Of course, he hemmed and hawed about it because like most animals we are comfortable with what we know. However, taking risks are also important for growth. With my job being fairly secure at the moment and considering we live off one salary, he took the plunge.
This particular position is a higher level at a higher salary but it also comes with its own challenges such as: we are being paid in a foreign currency and we have to arrange all our taxes. This actually works a bit in our favour as we can use the pre-tax amount to put into our retirement accounts and reduce our tax load significantly (we both have ample contribution room in our RRSPs). Because we are essentially living off my salary – which is a stable amount – we are using his for savings. That will help us not worry as much about the fluctuating currency rates.
The biggest negative is that he only gets paid once-a-month, and while that is not a big deal once we get into the swing of things, it did sort of mess with our budget at a time we had to outlay for summer camps & bear the full cost of my physiotherapy. I mentioned in my previous post that one of the reasons why we couldn’t save as much was because we had planned to stagger our vacation time to cover child care. Unfortunately, Mr. Tucker needs to be available to work this summer so we had to throw money at the problem and pay for summer camps. Luckily, May was a three-paycheck month for me so that helped negate some of the money challenges but for obvious reasons, our savings suffered.
The other thing that kind of stinks is that his previous company paid for a bunch of lovely perks: Mr. Tucker’s cell phone*, half our internet, half of our YMCA membership. His new company is much smaller and we haven’t figured out how that will work going forward. From what I can tell we will have to bear the majority of the costs for these things. On a positive note: tax credits. So we will have to review that next tax season.
Thankfully, it is still a work-from-home position as his new company is in Southern California so our child care costs remain non-existent during the school year. He does work longer hours mostly because he is super passionate about creating excellent processes and building a great team at his new company, so that works out.
So change is afoot in casa del Tucker and I am hoping long-term this will allow us to ramp up our savings even more and reach our goals quicker.
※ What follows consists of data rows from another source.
[src/rtl/program_loader.sv]
`default_nettype none
// ============================================================================
// Module   : program_loader
// Brief    : Boot loader assembling UART bytes into program words, writing
//            them to program memory and releasing the CPU after an ack byte.
// Revision : 1.0 - initial release
// ============================================================================
module program_loader #(
    parameter int BITS   = 16,
    parameter int DTBITS = BITS - 5,
    parameter int OPBITS = BITS - DTBITS,
    parameter int BYTE   = 8
) (
    input  logic              i_clock,
    input  logic              i_reset,
    input  logic [BYTE-1:0]   i_rx_data,
    input  logic              i_rx_done,
    input  logic              i_tx_done,
    output logic              o_tx_start,
    output logic [BYTE-1:0]   o_tx_data,
    output logic              o_prog_we,
    output logic [DTBITS-1:0] o_prog_addr,
    output logic [BITS-1:0]   o_prog_data,
    output logic              o_cpu_reset,
    output logic              o_loaded
);

    localparam logic [2:0] c_LO  = 3'd0;
    localparam logic [2:0] c_HI  = 3'd1;
    localparam logic [2:0] c_WR  = 3'd2;
    localparam logic [2:0] c_ACK = 3'd3;
    localparam logic [2:0] c_RUN = 3'd4;

    logic [2:0]        r_state;
    logic [2:0]        w_next_state;
    logic [DTBITS-1:0] r_addr;
    logic [DTBITS:0]   r_wcount;
    logic [DTBITS:0]   w_wcount_next;
    logic [BITS-1:0]   r_word;
    logic [OPBITS-1:0] w_opcode;
    logic              w_terminal;

    logic              w_we_d;
    logic              w_tx_start_d;
    logic [BYTE-1:0]   w_tx_data_d;
    logic              w_cpu_reset_d;
    logic              w_loaded_d;

    logic              r_we;
    logic              r_tx_start;
    logic [BYTE-1:0]   r_tx_data;
    logic              r_cpu_reset;
    logic              r_loaded;

    assign w_opcode      = r_word[BITS-1:DTBITS];
    assign w_terminal    = (w_opcode == '0) || (r_addr == {DTBITS{1'b1}});
    assign w_wcount_next = (r_state == c_WR) ? r_wcount + 1'b1 : r_wcount;

    // State register
    always_ff @(posedge i_clock or posedge i_reset) begin
        if (i_reset) begin
            r_state <= c_LO;
        end else begin
            r_state <= w_next_state;
        end
    end

    // Next-state logic
    always_comb begin
        w_next_state = r_state;
        case (r_state)
            c_LO:    if (i_rx_done) w_next_state = c_HI;
            c_HI:    if (i_rx_done) w_next_state = c_WR;
            c_WR:    w_next_state = w_terminal ? c_ACK : c_LO;
            c_ACK:   if (i_tx_done) w_next_state = c_RUN;
            c_RUN:   w_next_state = c_RUN;
            default: w_next_state = c_LO;
        endcase
    end

    // Outputs are computed from the upcoming state and registered, so each
    // strobe lines up with the state it belongs to and cannot glitch.
    always_comb begin
        w_we_d        = (w_next_state == c_WR);
        w_tx_start_d  = (r_state == c_WR) && (w_next_state == c_ACK);
        w_tx_data_d   = (w_next_state == c_ACK) ? w_wcount_next[BYTE-1:0] : '0;
        w_cpu_reset_d = (w_next_state != c_RUN);
        w_loaded_d    = (w_next_state == c_RUN);
    end

    always_ff @(posedge i_clock or posedge i_reset) begin
        if (i_reset) begin
            r_we        <= 1'b0;
            r_tx_start  <= 1'b0;
            r_tx_data   <= '0;
            r_cpu_reset <= 1'b1;
            r_loaded    <= 1'b0;
        end else begin
            r_we        <= w_we_d;
            r_tx_start  <= w_tx_start_d;
            r_tx_data   <= w_tx_data_d;
            r_cpu_reset <= w_cpu_reset_d;
            r_loaded    <= w_loaded_d;
        end
    end

    // Address holds on the terminal write so the last address is never wrapped.
    always_ff @(posedge i_clock or posedge i_reset) begin
        if (i_reset) begin
            r_addr   <= '0;
            r_wcount <= '0;
            r_word   <= '0;
        end else begin
            r_wcount <= w_wcount_next;
            if (r_state == c_LO && i_rx_done) begin
                r_word[BYTE-1:0] <= i_rx_data;
            end
            if (r_state == c_HI && i_rx_done) begin
                r_word[BITS-1:BYTE] <= i_rx_data[BITS-BYTE-1:0];
            end
            if (r_state == c_WR && !w_terminal) begin
                r_addr <= r_addr + 1'b1;
            end
        end
    end

    assign o_prog_we   = r_we;
    assign o_prog_addr = r_addr;
    assign o_prog_data = r_word;
    assign o_tx_start  = r_tx_start;
    assign o_tx_data   = r_tx_data;
    assign o_cpu_reset = r_cpu_reset;
    assign o_loaded    = r_loaded;

endmodule
`default_nettype wire
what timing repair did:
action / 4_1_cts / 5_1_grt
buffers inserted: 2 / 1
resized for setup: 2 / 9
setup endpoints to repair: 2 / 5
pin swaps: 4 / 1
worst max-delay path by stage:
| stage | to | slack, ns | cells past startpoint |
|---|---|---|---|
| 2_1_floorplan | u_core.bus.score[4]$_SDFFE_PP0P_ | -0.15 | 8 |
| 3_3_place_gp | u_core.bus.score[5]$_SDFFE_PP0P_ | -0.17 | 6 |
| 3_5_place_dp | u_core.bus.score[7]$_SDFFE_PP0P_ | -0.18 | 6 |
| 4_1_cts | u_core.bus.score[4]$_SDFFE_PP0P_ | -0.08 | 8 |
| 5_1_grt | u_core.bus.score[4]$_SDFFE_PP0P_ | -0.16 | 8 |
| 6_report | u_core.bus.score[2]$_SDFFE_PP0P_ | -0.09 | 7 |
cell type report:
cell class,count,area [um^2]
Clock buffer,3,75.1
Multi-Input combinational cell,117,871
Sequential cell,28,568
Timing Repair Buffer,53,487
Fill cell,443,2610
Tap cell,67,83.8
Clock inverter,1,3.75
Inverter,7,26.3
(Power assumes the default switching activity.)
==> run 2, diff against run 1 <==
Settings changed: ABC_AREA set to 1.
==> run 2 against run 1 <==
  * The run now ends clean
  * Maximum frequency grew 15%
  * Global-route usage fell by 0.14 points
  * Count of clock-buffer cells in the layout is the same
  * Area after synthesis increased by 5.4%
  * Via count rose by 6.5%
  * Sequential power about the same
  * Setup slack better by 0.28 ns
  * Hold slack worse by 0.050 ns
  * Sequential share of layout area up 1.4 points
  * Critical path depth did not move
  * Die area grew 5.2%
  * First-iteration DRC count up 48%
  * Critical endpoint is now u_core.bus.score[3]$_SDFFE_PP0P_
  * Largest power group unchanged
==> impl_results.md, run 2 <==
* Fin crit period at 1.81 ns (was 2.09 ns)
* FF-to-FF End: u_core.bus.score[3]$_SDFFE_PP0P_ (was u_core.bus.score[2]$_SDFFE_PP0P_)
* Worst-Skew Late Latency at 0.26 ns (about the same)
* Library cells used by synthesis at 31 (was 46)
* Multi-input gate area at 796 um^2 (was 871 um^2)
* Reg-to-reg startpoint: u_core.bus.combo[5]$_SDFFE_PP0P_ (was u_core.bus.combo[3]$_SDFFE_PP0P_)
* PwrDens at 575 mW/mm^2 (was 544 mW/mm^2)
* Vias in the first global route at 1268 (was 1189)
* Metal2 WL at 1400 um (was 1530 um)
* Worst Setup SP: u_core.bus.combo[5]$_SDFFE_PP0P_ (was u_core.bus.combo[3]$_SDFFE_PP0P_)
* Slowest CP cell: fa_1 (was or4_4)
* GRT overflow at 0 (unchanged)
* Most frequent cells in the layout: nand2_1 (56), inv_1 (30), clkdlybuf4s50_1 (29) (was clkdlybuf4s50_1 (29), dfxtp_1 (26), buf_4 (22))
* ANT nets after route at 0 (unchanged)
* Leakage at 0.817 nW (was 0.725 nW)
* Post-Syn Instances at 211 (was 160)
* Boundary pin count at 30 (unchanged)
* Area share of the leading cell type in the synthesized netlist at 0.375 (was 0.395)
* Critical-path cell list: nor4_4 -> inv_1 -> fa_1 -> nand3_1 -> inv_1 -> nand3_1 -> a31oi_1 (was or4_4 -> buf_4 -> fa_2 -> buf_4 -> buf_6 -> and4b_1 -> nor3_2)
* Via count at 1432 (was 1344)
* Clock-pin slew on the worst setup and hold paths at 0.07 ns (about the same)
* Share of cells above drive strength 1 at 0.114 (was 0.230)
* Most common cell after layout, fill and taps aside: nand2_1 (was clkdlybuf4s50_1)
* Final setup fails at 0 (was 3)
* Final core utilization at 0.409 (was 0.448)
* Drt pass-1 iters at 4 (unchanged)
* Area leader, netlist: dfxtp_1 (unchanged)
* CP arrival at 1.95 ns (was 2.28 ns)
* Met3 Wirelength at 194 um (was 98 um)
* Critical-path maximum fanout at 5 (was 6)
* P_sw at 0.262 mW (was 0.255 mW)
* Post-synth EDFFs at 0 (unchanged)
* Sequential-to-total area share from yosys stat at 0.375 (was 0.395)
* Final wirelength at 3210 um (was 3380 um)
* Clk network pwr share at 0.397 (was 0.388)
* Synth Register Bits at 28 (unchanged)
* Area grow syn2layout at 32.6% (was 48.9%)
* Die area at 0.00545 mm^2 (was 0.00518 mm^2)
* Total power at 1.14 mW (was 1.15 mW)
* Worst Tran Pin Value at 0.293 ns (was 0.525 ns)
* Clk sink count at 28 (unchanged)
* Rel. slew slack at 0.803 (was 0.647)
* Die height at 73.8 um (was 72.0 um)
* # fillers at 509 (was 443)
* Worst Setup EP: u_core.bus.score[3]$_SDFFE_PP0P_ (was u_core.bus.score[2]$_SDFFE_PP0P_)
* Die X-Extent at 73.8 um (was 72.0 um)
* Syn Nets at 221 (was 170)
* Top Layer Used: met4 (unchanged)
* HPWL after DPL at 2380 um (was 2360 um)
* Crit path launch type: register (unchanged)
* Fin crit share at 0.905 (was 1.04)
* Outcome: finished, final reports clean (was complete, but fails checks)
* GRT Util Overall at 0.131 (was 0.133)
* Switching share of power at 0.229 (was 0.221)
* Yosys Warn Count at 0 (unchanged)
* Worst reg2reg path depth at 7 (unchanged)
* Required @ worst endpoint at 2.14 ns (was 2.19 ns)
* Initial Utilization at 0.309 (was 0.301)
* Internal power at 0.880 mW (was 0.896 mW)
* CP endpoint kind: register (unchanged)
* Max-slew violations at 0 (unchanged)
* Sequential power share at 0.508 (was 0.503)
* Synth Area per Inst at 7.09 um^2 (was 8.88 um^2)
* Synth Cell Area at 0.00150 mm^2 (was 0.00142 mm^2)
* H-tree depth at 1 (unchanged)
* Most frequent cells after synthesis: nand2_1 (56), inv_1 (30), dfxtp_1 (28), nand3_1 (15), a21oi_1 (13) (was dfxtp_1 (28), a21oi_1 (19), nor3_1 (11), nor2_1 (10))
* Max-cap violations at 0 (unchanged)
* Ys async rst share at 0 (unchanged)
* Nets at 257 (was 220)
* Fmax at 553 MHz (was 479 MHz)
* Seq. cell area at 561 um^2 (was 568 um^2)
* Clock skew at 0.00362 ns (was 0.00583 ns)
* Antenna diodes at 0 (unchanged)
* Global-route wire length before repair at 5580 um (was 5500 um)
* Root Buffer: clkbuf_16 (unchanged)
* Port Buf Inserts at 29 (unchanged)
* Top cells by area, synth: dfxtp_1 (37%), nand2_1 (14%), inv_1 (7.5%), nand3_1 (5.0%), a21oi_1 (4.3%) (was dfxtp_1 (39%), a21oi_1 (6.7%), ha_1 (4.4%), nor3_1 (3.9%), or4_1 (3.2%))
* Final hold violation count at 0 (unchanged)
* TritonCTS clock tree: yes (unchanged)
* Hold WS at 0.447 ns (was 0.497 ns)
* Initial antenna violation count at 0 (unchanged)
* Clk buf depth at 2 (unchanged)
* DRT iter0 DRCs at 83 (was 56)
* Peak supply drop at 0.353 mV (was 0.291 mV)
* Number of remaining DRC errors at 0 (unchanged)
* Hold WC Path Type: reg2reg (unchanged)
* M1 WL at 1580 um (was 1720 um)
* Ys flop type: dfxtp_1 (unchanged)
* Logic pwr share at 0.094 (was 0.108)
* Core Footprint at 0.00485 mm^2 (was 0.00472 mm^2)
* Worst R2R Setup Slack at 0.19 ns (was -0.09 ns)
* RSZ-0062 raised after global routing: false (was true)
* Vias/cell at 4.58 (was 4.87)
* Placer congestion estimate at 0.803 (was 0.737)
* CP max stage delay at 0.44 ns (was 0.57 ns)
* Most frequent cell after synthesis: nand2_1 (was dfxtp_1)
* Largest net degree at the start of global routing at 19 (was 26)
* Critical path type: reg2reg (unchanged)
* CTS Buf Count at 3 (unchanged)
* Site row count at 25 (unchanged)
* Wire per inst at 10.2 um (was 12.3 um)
In a strange twist of events, the day Mr. Tucker started at his new job he learned that some remote workers at his old job were being let go. The company is moving to have all their workers on-site. Of course, there is no way to tell if he would have been one of those that were let go but we both feel a huge sigh of relief knowing that we don’t have to worry about that. One friend of mine put it perfectly when I relayed this information, “Well it just goes to show that sometimes not taking risks is riskier than taking risks.”
Ain’t that the truth.
*After I posted this Mr. Tucker informed me that they were no longer paying cellphones for remotes, either.